Luoma Lake (骆马湖) is located in central Jiangsu province, China, northwest of Suqian. In an average year, the lake, connecting with the Grand Canal, takes up an area of 375 square kilometers. In Jiangsu, it is perceived as one of the four major freshwater lakes. Besides its historical values, it is currently known as a travel destination; it is listed as one of the main attractions for tourists visiting the city of Suqian.

== Origin ==
Currently, most people in the city believe that Luoma Lake gets its name from its shape, which looks like the backbone of a horse. They insist that this lake is formed by nature. Indeed, Luoma Lake was initially formed as a tectonic lake and enlarged by the change of river system. Due to the change in the course of the Yellow River which temporarily merged with the Si River and Huai River between the Song and Qing dynasties, the Yellow River flooded this area for several times and enlarged the surface area of Luoma Lake.
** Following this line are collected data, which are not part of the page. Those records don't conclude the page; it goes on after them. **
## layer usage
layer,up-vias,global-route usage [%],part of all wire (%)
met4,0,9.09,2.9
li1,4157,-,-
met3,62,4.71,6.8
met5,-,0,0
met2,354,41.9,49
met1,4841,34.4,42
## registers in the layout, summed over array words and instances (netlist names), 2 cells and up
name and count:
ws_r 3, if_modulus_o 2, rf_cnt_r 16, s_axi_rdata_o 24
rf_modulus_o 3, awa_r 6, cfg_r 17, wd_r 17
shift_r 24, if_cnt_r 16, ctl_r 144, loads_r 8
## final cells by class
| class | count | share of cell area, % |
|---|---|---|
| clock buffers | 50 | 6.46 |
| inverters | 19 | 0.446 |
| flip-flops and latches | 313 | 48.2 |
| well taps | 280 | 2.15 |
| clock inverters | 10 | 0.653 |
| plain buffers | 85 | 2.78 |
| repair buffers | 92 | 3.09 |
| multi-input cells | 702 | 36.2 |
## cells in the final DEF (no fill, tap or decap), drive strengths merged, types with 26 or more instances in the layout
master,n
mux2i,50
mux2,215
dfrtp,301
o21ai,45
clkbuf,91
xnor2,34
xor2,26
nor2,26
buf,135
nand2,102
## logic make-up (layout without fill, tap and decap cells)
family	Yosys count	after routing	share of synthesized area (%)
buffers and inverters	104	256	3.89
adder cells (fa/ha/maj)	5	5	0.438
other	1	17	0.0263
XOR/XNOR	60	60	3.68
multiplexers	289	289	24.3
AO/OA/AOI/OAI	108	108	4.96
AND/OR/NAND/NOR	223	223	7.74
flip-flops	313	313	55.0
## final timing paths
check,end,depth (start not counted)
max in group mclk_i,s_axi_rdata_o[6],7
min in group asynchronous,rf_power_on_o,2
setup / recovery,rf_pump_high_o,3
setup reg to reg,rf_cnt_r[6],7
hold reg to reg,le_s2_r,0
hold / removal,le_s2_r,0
**config.mk**
```make
export PLATFORM = sky130hd
export DESIGN_NAME = pms_sequencer
export DESIGN_NICKNAME = d
export VERILOG_FILES = /design/src/design/pms_sequencer.v
export VERILOG_INCLUDE_DIRS = /design/src /design/src/design
export SDC_FILE = /design/constraint.sdc
export NUM_CORES = 1
export LEC_CHECK = 0
export BUFFER_PORTS_ARGS = -buffer_cell sky130_fd_sc_hd__buf_2
export CAP_MARGIN = 20
export CORE_AREA = 4 4 162 164
export CTS_CLUSTER_SIZE = 12
export DETAILED_ROUTE_END_ITERATION = 16
export DIE_AREA = 0 0 166 168
export PLACE_DENSITY_LB_ADDON = 0.2
export SLEW_MARGIN = 20
export SYNTH_ARGS = -nofsm -noshare
export SYNTH_HDL_FRONTEND = slang
export SYNTH_SLANG_ARGS = --single-unit
```
**constraint.sdc**
```tcl
create_clock -name mclk -period 11 [get_ports mclk]
set_input_delay 0.55 -clock mclk [delete_from_list [all_inputs] [get_ports mclk]]
set_output_delay 0.55 -clock mclk [all_outputs]
set_load 0.05 [all_outputs]
```
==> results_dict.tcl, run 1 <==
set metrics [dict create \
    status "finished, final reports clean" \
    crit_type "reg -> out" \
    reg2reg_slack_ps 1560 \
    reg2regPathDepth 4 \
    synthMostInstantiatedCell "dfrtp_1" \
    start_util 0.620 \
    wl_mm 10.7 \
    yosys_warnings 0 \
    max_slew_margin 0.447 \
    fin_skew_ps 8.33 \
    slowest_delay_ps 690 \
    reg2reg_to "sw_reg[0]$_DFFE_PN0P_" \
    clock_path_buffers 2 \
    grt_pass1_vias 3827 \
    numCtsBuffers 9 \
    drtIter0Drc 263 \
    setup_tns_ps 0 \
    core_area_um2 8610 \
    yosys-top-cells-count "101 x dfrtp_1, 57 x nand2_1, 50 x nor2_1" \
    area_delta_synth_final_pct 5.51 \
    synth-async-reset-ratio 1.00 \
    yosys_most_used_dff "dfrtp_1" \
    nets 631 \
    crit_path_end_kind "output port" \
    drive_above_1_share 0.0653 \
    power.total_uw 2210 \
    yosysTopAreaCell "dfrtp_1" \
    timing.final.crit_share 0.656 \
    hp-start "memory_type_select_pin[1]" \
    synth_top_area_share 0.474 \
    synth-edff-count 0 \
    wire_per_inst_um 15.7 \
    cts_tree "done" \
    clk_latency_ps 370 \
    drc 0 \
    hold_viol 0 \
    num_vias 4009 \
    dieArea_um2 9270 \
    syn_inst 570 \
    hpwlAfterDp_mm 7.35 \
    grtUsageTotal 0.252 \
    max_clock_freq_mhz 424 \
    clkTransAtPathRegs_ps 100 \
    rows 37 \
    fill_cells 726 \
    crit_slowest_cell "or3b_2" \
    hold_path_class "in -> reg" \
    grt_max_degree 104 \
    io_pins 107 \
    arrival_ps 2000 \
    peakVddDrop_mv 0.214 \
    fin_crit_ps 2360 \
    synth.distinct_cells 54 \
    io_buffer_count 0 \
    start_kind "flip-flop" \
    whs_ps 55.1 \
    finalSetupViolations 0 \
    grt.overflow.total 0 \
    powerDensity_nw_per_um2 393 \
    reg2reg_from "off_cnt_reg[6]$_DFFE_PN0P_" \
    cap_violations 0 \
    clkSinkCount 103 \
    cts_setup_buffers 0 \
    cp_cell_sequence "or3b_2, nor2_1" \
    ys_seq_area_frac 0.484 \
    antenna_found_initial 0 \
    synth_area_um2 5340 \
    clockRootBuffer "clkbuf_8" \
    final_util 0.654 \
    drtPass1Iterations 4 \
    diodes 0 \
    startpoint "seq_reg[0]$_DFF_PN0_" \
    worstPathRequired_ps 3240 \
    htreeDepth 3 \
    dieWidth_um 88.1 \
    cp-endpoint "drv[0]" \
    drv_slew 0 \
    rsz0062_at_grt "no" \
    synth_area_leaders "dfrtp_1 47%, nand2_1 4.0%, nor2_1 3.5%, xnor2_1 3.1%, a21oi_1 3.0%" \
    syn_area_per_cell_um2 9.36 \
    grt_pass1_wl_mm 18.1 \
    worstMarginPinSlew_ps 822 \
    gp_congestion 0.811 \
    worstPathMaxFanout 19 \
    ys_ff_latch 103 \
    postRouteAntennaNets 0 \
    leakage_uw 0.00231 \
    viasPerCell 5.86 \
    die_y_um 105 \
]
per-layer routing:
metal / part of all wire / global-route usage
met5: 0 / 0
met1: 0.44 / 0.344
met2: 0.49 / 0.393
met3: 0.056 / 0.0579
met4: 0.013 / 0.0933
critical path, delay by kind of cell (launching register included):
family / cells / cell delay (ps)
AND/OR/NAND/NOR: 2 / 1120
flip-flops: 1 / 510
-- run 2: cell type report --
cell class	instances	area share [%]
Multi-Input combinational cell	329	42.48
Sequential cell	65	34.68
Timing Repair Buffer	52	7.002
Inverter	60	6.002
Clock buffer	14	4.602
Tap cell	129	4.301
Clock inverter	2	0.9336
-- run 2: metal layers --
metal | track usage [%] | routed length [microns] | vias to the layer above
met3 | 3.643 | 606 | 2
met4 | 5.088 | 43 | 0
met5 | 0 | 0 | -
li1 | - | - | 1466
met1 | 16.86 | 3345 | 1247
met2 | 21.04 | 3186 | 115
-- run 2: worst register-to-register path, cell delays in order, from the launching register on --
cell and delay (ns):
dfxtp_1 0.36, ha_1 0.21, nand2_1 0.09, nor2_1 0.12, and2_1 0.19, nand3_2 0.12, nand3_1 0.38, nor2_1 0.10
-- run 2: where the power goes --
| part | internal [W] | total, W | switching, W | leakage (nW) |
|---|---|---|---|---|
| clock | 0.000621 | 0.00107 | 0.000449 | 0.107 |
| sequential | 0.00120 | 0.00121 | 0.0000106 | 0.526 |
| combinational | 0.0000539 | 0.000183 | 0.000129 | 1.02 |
<file path="src/pkg/bsp_defines.svh">
// constants for the buffered serial port
`ifndef BSP_DEFINES_SVH
`define BSP_DEFINES_SVH
`define BSP_CLK_HZ       10000000
`define BSP_BAUD_DEF     9600
`define BSP_DIV_DEF      (`BSP_CLK_HZ / `BSP_BAUD_DEF)
`define BSP_DIV_W        16
`define BSP_DEPTH        256
`define BSP_PTR_W        8
`define BSP_CNT_W        9
`define BSP_CAP_LIMIT    9'h080
`define BSP_XON          8'h11
`define BSP_XOFF         8'h13
`define BSP_ASCII_MAX    8'h7f
`define BSP_DATA_BITS    4'h8
`endif

</file>
<file path="src/pkg/bsp_pkg.sv">
// types for the buffered serial port
package bsp_pkg;
    typedef enum logic [1:0] {BSP_RD_SINGLE, BSP_RD_LINE, BSP_RD_CAPTURE} bsp_mode_t;
    typedef enum {BSP_TX_IDLE, BSP_TX_START, BSP_TX_DATA, BSP_TX_STOP} bsp_txst_t;
    typedef enum {BSP_RX_IDLE, BSP_RX_START, BSP_RX_DATA, BSP_RX_STOP} bsp_rxst_t;
    // a character with its valid flag
    typedef struct packed {
        logic       valid;
        logic [7:0] data;
    } bsp_char_t;
endpackage

</file>
<file path="src/rtl/bsp_fifo.sv">
// 256-entry character buffer with occupancy count
`timescale 1ns/10ps
`include "bsp_defines.svh"
module bsp_fifo
(
    // clock and reset
    input  wire logic                  clk,
    input  wire logic                  reset_n,
    // write side
    input  wire logic                  wr,
    input  wire logic [7:0]            wdata,
    // read side
    input  wire logic                  rd,
    output logic      [7:0]            rdata,
    output logic      [`BSP_CNT_W-1:0] count
);
    typedef struct packed {
        logic [`BSP_PTR_W-1:0] wp;
        logic [`BSP_PTR_W-1:0] rp;
        logic [`BSP_CNT_W-1:0] cnt;
    } bsp_fst_t;

    bsp_fst_t   st_ff;
    bsp_fst_t   nxt_st;
    logic [7:0] mem [0:`BSP_DEPTH-1];
    logic       do_wr;
    logic       do_rd;

    // a write into a full buffer is refused, contents kept
    assign do_wr = wr && (st_ff.cnt != `BSP_CNT_W'(`BSP_DEPTH));
    assign do_rd = rd && (st_ff.cnt != '0);
    assign rdata = mem[st_ff.rp];
    assign count = st_ff.cnt;

    // pointer and count update
    always_comb
    begin
        nxt_st = st_ff;
        if (do_wr)
            nxt_st.wp = st_ff.wp + 8'h01;
        if (do_rd)
            nxt_st.rp = st_ff.rp + 8'h01;
        if (do_wr && !do_rd)
            nxt_st.cnt = st_ff.cnt + 9'h001;
        else if (do_rd && !do_wr)
            nxt_st.cnt = st_ff.cnt - 9'h001;
    end

    always_ff @(posedge clk or negedge reset_n)
    begin
        if (!reset_n)
            st_ff <= '0;
        else
            st_ff <= nxt_st;
    end

    // storage has no reset, only written slots are ever read
    always_ff @(posedge clk)
    begin
        if (do_wr)
            mem[st_ff.wp] <= wdata;
    end
endmodule // bsp_fifo

</file>
<file path="src/rtl/bsp_serial_port.sv">
// buffered serial port: transmitter, receiver, flow control and read modes
`timescale 1ns/10ps
`include "bsp_defines.svh"
module bsp_serial_port
(
    // clock and reset
    input  wire logic                    clk,
    input  wire logic                    reset_n,
    // configuration
    input  wire logic [`BSP_DIV_W-1:0]   baud_div,
    input  wire logic                    baud_load,
    input  wire logic                    sel_diff,
    input  wire logic                    console_mode,
    input  wire bsp_pkg::bsp_mode_t      rd_mode,
    input  wire logic [7:0]              term_char,
    // transmit producer
    input  wire bsp_pkg::bsp_char_t      tx_in,
    output logic                         tx_ready,
    // consumer
    input  wire logic                    rd_req,
    output bsp_pkg::bsp_char_t           rd_out,
    output logic                         rd_empty,
    output logic                         line_ready,
    output logic                         cap_event,
    output logic                         rx_event,
    // serial pins
    input  wire logic                    rxd_primary,
    input  wire logic                    rxd_diff,
    input  wire logic                    rts,
    output logic                         txd_primary,
    output logic                         txd_diff
);
    typedef struct packed {
        logic [`BSP_DIV_W-1:0] div;
        bsp_pkg::bsp_txst_t    tst;
        logic [`BSP_DIV_W-1:0] tcnt;
        logic [3:0]            tbit;
        logic [7:0]            tsh;
        logic                  txd;
        bsp_pkg::bsp_rxst_t    rst;
        logic [`BSP_DIV_W-1:0] rcnt;
        logic [3:0]            rbit;
        logic [7:0]            rsh;
        logic                  paused;
        logic                  send_xoff;
        logic                  send_xon;
        logic                  xoff_sent;
        logic [`BSP_CNT_W-1:0] term_cnt;
        logic [`BSP_CNT_W-1:0] drain;
        logic                  tx_ready;
        bsp_pkg::bsp_char_t    rd_out;
        logic                  rd_empty;
        logic                  line_ready;
        logic                  cap_event;
        logic                  rx_event;
        logic                  txd_p;
        logic                  txd_d;
    } bsp_st_t;

    bsp_st_t               st_ff;
    bsp_st_t               nxt_st;
    logic [7:0]            txf_data;
    logic [`BSP_CNT_W-1:0] txf_cnt;
    logic [7:0]            rxf_data;
    logic [`BSP_CNT_W-1:0] rxf_cnt;
    logic                  txf_rd;
    logic                  rxf_wr;
    logic                  rxf_rd;
    logic                  rxd;

    // static choice of physical channel
    assign rxd = sel_diff ? rxd_diff : rxd_primary;

    // line extraction on the console takes 7-bit characters only
    function automatic logic char_ok(input logic [7:0] c, input logic cons, input logic ln);
        char_ok = !(cons && ln) || (c <= `BSP_ASCII_MAX);
    endfunction

    function automatic logic is_pacing(input logic [7:0] c);
        is_pacing = (c == `BSP_XON) || (c == `BSP_XOFF);
    endfunction

    bsp_fifo u_txf
    (
        .clk     (clk),
        .reset_n (reset_n),
        .wr      (tx_in.valid && st_ff.tx_ready),
        .wdata   (tx_in.data),
        .rd      (txf_rd),
        .rdata   (txf_data),
        .count   (txf_cnt)
    );

    bsp_fifo u_rxf
    (
        .clk     (clk),
        .reset_n (reset_n),
        .wr      (rxf_wr),
        .wdata   (st_ff.rsh),
        .rd      (rxf_rd),
        .rdata   (rxf_data),
        .count   (rxf_cnt)
    );

    // whole next state: baud, tx and rx engines, pacing and read modes
    always_comb
    begin
        logic tx_go;
        logic rx_done;
        logic take;
        tx_go   = 1'b0;
        rx_done = 1'b0;
        take    = 1'b0;
        nxt_st  = st_ff;
        txf_rd  = 1'b0;
        rxf_wr  = 1'b0;
        rxf_rd  = 1'b0;
        nxt_st.rx_event  = 1'b0;
        nxt_st.cap_event = 1'b0;
        nxt_st.rd_out    = '0;
        if (baud_load)
            nxt_st.div = baud_div;
        // transmitter; rts low holds off only between characters
        case (st_ff.tst)
            bsp_pkg::BSP_TX_IDLE:
            begin
                nxt_st.txd = 1'b1;
                if (rts)
                begin
                    if (st_ff.send_xoff || st_ff.send_xon)
                    begin
                        nxt_st.tsh       = st_ff.send_xoff ? `BSP_XOFF : `BSP_XON;
                        nxt_st.xoff_sent = st_ff.send_xoff;
                        nxt_st.send_xoff = 1'b0;
                        nxt_st.send_xon  = 1'b0;
                        tx_go            = 1'b1;
                    end
                    else if (!st_ff.paused && txf_cnt != '0)
                    begin
                        nxt_st.tsh = txf_data;
                        txf_rd     = 1'b1;
                        tx_go      = 1'b1;
                    end
                end
                if (tx_go)
                begin
                    nxt_st.tst  = bsp_pkg::BSP_TX_START;
                    nxt_st.tcnt = st_ff.div;
                    nxt_st.txd  = 1'b0;
                end
            end
            default:
            begin
                nxt_st.tcnt = st_ff.tcnt - 16'h0001;
                if (st_ff.tcnt == 16'h0001)
                begin
                    nxt_st.tcnt = st_ff.div;
                    case (st_ff.tst)
                        bsp_pkg::BSP_TX_START:
                        begin
                            nxt_st.tst  = bsp_pkg::BSP_TX_DATA;
                            nxt_st.tbit = '0;
                            nxt_st.txd  = st_ff.tsh[0];
                        end
                        bsp_pkg::BSP_TX_DATA:
                        begin
                            nxt_st.tsh  = {1'b0, st_ff.tsh[7:1]};
                            nxt_st.tbit = st_ff.tbit + 4'h1;
                            nxt_st.txd  = st_ff.tsh[1];
                            if (st_ff.tbit == `BSP_DATA_BITS - 4'h1)
                            begin
                                nxt_st.tst = bsp_pkg::BSP_TX_STOP;
                                nxt_st.txd = 1'b1;
                            end
                        end
                        default:
                            nxt_st.tst = bsp_pkg::BSP_TX_IDLE;
                    endcase
                end
            end
        endcase
        // receiver samples mid-bit, one stop bit, no parity
        case (st_ff.rst)
            bsp_pkg::BSP_RX_IDLE:
            begin
                if (!rxd)
                begin
                    nxt_st.rst  = bsp_pkg::BSP_RX_START;
                    nxt_st.rcnt = {1'b0, st_ff.div[`BSP_DIV_W-1:1]};
                end
            end
            default:
            begin
                nxt_st.rcnt = st_ff.rcnt - 16'h0001;
                if (st_ff.rcnt <= 16'h0001)
                begin
                    nxt_st.rcnt = st_ff.div;
                    case (st_ff.rst)
                        bsp_pkg::BSP_RX_START:
                        begin
                            nxt_st.rst  = rxd ? bsp_pkg::BSP_RX_IDLE : bsp_pkg::BSP_RX_DATA;
                            nxt_st.rbit = '0;
                        end
                        bsp_pkg::BSP_RX_DATA:
                        begin
                            nxt_st.rsh  = {rxd, st_ff.rsh[7:1]};
                            nxt_st.rbit = st_ff.rbit + 4'h1;
                            if (st_ff.rbit == `BSP_DATA_BITS - 4'h1)
                                nxt_st.rst = bsp_pkg::BSP_RX_STOP;
                        end
                        default:
                        begin
                            nxt_st.rst = bsp_pkg::BSP_RX_IDLE;
                            rx_done    = rxd;
                        end
                    endcase
                end
            end
        endcase
        // received pacing characters steer the transmitter, others are stored if char_ok accepts them
        if (rx_done)
        begin
            nxt_st.rx_event = 1'b1;
            if (is_pacing(st_ff.rsh))
                nxt_st.paused = (st_ff.rsh == `BSP_XOFF);
            else if (char_ok(st_ff.rsh, console_mode, rd_mode == bsp_pkg::BSP_RD_LINE))
            begin
                rxf_wr = 1'b1;
                if (st_ff.rsh == term_char && rxf_cnt != 9'h100)
                    nxt_st.term_cnt = st_ff.term_cnt + 9'h001;
            end
        end
        // ask the far side to pause near full and resume once half drained
        if (rxf_cnt >= 9'h0f0 && !st_ff.xoff_sent && !st_ff.send_xoff)
            nxt_st.send_xoff = 1'b1;
        if (rxf_cnt < 9'h080 && st_ff.xoff_sent && !st_ff.send_xon)
        begin
            nxt_st.send_xon  = 1'b1;
            nxt_st.xoff_sent = 1'b0;
        end
        // read modes
        if (st_ff.drain != '0 && rxf_cnt != '0)
        begin
            take          = 1'b1;
            nxt_st.drain  = st_ff.drain - 9'h001;
        end
        else if (st_ff.drain == '0 && rd_req && rxf_cnt != '0)
        begin
            case (rd_mode)
                bsp_pkg::BSP_RD_SINGLE:
                    take = 1'b1;
                bsp_pkg::BSP_RD_LINE:
                    if (st_ff.term_cnt != '0)
                    begin
                        take         = 1'b1;
                        nxt_st.drain = 9'h1ff; // runs until the terminator leaves
                    end
                default:
                    if (st_ff.line_ready)
                    begin
                        take         = 1'b1;
                        nxt_st.drain = rxf_cnt - 9'h001;
                    end
            endcase
        end
        if (take)
        begin
            rxf_rd        = 1'b1;
            nxt_st.rd_out = '{valid: 1'b1, data: rxf_data};
            if (rxf_data == term_char && st_ff.term_cnt != '0)
            begin
                nxt_st.term_cnt = nxt_st.term_cnt - 9'h001;
                if (rd_mode == bsp_pkg::BSP_RD_LINE)
                    nxt_st.drain = '0;
            end
        end
        // readiness flags; capture fires on terminator or 128 characters
        nxt_st.rd_empty = (rxf_cnt == '0) && !rxf_wr || (rxf_cnt == 9'h001 && rxf_rd && !rxf_wr);
        if (rd_mode == bsp_pkg::BSP_RD_CAPTURE)
        begin
            nxt_st.line_ready = (nxt_st.term_cnt != '0) || (rxf_cnt >= `BSP_CAP_LIMIT);
            nxt_st.cap_event  = nxt_st.line_ready && !st_ff.line_ready;
        end
        else
            nxt_st.line_ready = nxt_st.term_cnt != '0;
        // producer stalls only with a full buffer; margin covers the write in flight
        nxt_st.tx_ready = txf_cnt < 9'h0ff || (txf_cnt == 9'h0ff && !(tx_in.valid && st_ff.tx_ready));
        nxt_st.txd_p = sel_diff ? 1'b1 : nxt_st.txd;
        nxt_st.txd_d = sel_diff ? nxt_st.txd : 1'b1;
    end

    // single register stage; reset loads the 9600 8N1 divisor
    always_ff @(posedge clk or negedge reset_n)
    begin
        if (!reset_n)
        begin
            st_ff          <= '0;
            st_ff.div      <= `BSP_DIV_W'(`BSP_DIV_DEF);
            st_ff.txd      <= 1'b1;
            st_ff.txd_p    <= 1'b1;
            st_ff.txd_d    <= 1'b1;
            st_ff.rd_empty <= 1'b1;
            st_ff.tst      <= bsp_pkg::BSP_TX_IDLE;
            st_ff.rst      <= bsp_pkg::BSP_RX_IDLE;
        end
        else
            st_ff <= nxt_st;
    end

    assign tx_ready    = st_ff.tx_ready;
    assign rd_out      = st_ff.rd_out;
    assign rd_empty    = st_ff.rd_empty;
    assign line_ready  = st_ff.line_ready;
    assign cap_event   = st_ff.cap_event;
    assign rx_event    = st_ff.rx_event;
    assign txd_primary = st_ff.txd_p;
    assign txd_diff    = st_ff.txd_d;
endmodule // bsp_serial_port

</file>
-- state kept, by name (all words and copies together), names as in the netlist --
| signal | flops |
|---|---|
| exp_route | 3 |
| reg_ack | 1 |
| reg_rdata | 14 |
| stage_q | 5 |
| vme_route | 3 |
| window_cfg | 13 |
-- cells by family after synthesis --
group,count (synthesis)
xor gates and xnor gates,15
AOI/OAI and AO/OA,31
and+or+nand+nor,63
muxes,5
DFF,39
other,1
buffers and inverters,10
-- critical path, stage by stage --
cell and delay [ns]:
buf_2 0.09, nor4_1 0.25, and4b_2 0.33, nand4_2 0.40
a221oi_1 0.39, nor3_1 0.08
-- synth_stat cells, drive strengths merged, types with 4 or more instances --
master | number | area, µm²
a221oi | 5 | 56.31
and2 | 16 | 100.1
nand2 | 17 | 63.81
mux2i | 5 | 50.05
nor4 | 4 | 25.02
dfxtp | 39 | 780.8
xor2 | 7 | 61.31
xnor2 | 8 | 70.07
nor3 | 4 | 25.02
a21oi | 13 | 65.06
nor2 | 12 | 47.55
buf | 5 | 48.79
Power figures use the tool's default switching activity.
During the past 300 years, the Yellow River brought sediments into Luoma Lake and created depositions inside the lake. In the 1950s, dams were constructed around the lake and made the lake a larger semi-artificial reservoir.

== History ==
The history of Luoma Lake can be traced back to the period of Gaozong of Song. According to his autobiography, he came to this place and named it as Luoma, which literally means horse backbone. Because "Luoma" shares the same pronunciation with the phrase "being removed from office due to corruption" in Mandarin Chinese, the county government of Xinyi renamed it "Longma Lake", which has been boycotted by local people.

== Ecosystem ==
Due to its temperature and humidity appropriate for living, several species inhabit in Luoma Lake. Those species include phragmites, nelumbo nucifera, silver carp, Chinese white shrimp, and crab.

=== Cyanobacteria Community ===
A study was conducted in Luoma Lake in 2015 to investigate the factors that influence the cyanobacteria abundance. It suggests that this abundance has a positive relationship with the concentration of ammonium and a negative one with oxygen concentration.